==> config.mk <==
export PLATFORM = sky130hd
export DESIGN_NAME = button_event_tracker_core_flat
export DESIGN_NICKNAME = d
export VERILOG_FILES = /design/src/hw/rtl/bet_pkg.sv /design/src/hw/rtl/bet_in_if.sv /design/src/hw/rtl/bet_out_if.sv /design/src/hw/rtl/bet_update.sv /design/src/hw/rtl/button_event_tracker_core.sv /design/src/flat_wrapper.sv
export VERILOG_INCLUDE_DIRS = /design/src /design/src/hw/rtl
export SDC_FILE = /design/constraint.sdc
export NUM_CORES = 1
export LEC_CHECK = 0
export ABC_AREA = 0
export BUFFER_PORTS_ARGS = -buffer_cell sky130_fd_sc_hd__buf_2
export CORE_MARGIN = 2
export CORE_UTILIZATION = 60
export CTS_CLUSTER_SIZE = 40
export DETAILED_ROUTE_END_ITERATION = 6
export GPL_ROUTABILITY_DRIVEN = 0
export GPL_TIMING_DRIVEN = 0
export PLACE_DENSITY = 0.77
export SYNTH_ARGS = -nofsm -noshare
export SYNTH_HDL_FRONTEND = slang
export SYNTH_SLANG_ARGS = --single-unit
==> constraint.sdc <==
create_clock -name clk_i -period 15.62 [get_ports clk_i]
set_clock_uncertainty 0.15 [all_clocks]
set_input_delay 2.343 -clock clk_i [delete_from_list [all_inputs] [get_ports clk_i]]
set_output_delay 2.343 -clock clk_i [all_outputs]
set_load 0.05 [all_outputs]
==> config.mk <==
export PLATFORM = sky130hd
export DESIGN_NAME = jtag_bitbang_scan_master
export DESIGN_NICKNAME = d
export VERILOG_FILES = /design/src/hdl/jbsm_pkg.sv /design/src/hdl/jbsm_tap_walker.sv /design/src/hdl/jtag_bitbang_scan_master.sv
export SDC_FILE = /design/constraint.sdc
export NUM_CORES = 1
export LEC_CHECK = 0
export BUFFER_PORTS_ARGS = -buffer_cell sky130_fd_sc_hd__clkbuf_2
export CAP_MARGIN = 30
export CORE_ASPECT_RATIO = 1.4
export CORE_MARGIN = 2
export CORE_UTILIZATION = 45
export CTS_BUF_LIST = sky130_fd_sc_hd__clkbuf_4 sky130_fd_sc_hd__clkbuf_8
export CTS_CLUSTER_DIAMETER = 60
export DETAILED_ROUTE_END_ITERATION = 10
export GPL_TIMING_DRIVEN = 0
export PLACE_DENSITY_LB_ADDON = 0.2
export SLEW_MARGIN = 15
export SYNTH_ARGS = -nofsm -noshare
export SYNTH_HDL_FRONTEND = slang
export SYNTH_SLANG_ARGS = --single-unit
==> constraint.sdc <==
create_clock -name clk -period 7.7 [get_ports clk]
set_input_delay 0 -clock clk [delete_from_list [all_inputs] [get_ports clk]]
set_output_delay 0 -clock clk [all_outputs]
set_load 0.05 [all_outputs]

__ACTIVITY__. The full listing above should be retyped without any alteration.

__TASK ANSWER__.
==> config.mk <==
export PLATFORM = sky130hd
export DESIGN_NAME = button_event_tracker_core_flat
export DESIGN_NICKNAME = d
export VERILOG_FILES = /design/src/hw/rtl/bet_pkg.sv /design/src/hw/rtl/bet_in_if.sv /design/src/hw/rtl/bet_out_if.sv /design/src/hw/rtl/bet_update.sv /design/src/hw/rtl/button_event_tracker_core.sv /design/src/flat_wrapper.sv
export VERILOG_INCLUDE_DIRS = /design/src /design/src/hw/rtl
export SDC_FILE = /design/constraint.sdc
export NUM_CORES = 1
export LEC_CHECK = 0
export ABC_AREA = 0
export BUFFER_PORTS_ARGS = -buffer_cell sky130_fd_sc_hd__buf_2
export CORE_MARGIN = 2
export CORE_UTILIZATION = 60
export CTS_CLUSTER_SIZE = 40
export DETAILED_ROUTE_END_ITERATION = 6
export GPL_ROUTABILITY_DRIVEN = 0
export GPL_TIMING_DRIVEN = 0
export PLACE_DENSITY = 0.77
export SYNTH_ARGS = -nofsm -noshare
export SYNTH_HDL_FRONTEND = slang
export SYNTH_SLANG_ARGS = --single-unit
==> constraint.sdc <==
create_clock -name clk_i -period 15.62 [get_ports clk_i]
set_clock_uncertainty 0.15 [all_clocks]
set_input_delay 2.343 -clock clk_i [delete_from_list [all_inputs] [get_ports clk_i]]
set_output_delay 2.343 -clock clk_i [all_outputs]
set_load 0.05 [all_outputs]
==> config.mk <==
export PLATFORM = sky130hd
export DESIGN_NAME = jtag_bitbang_scan_master
export DESIGN_NICKNAME = d
export VERILOG_FILES = /design/src/hdl/jbsm_pkg.sv /design/src/hdl/jbsm_tap_walker.sv /design/src/hdl/jtag_bitbang_scan_master.sv
export SDC_FILE = /design/constraint.sdc
export NUM_CORES = 1
export LEC_CHECK = 0
export BUFFER_PORTS_ARGS = -buffer_cell sky130_fd_sc_hd__clkbuf_2
export CAP_MARGIN = 30
export CORE_ASPECT_RATIO = 1.4
export CORE_MARGIN = 2
export CORE_UTILIZATION = 45
export CTS_BUF_LIST = sky130_fd_sc_hd__clkbuf_4 sky130_fd_sc_hd__clkbuf_8
export CTS_CLUSTER_DIAMETER = 60
export DETAILED_ROUTE_END_ITERATION = 10
export GPL_TIMING_DRIVEN = 0
export PLACE_DENSITY_LB_ADDON = 0.2
export SLEW_MARGIN = 15
export SYNTH_ARGS = -nofsm -noshare
export SYNTH_HDL_FRONTEND = slang
export SYNTH_SLANG_ARGS = --single-unit
==> constraint.sdc <==
create_clock -name clk -period 7.7 [get_ports clk]
set_input_delay 0 -clock clk [delete_from_list [all_inputs] [get_ports clk]]
set_output_delay 0 -clock clk [all_outputs]
set_load 0.05 [all_outputs]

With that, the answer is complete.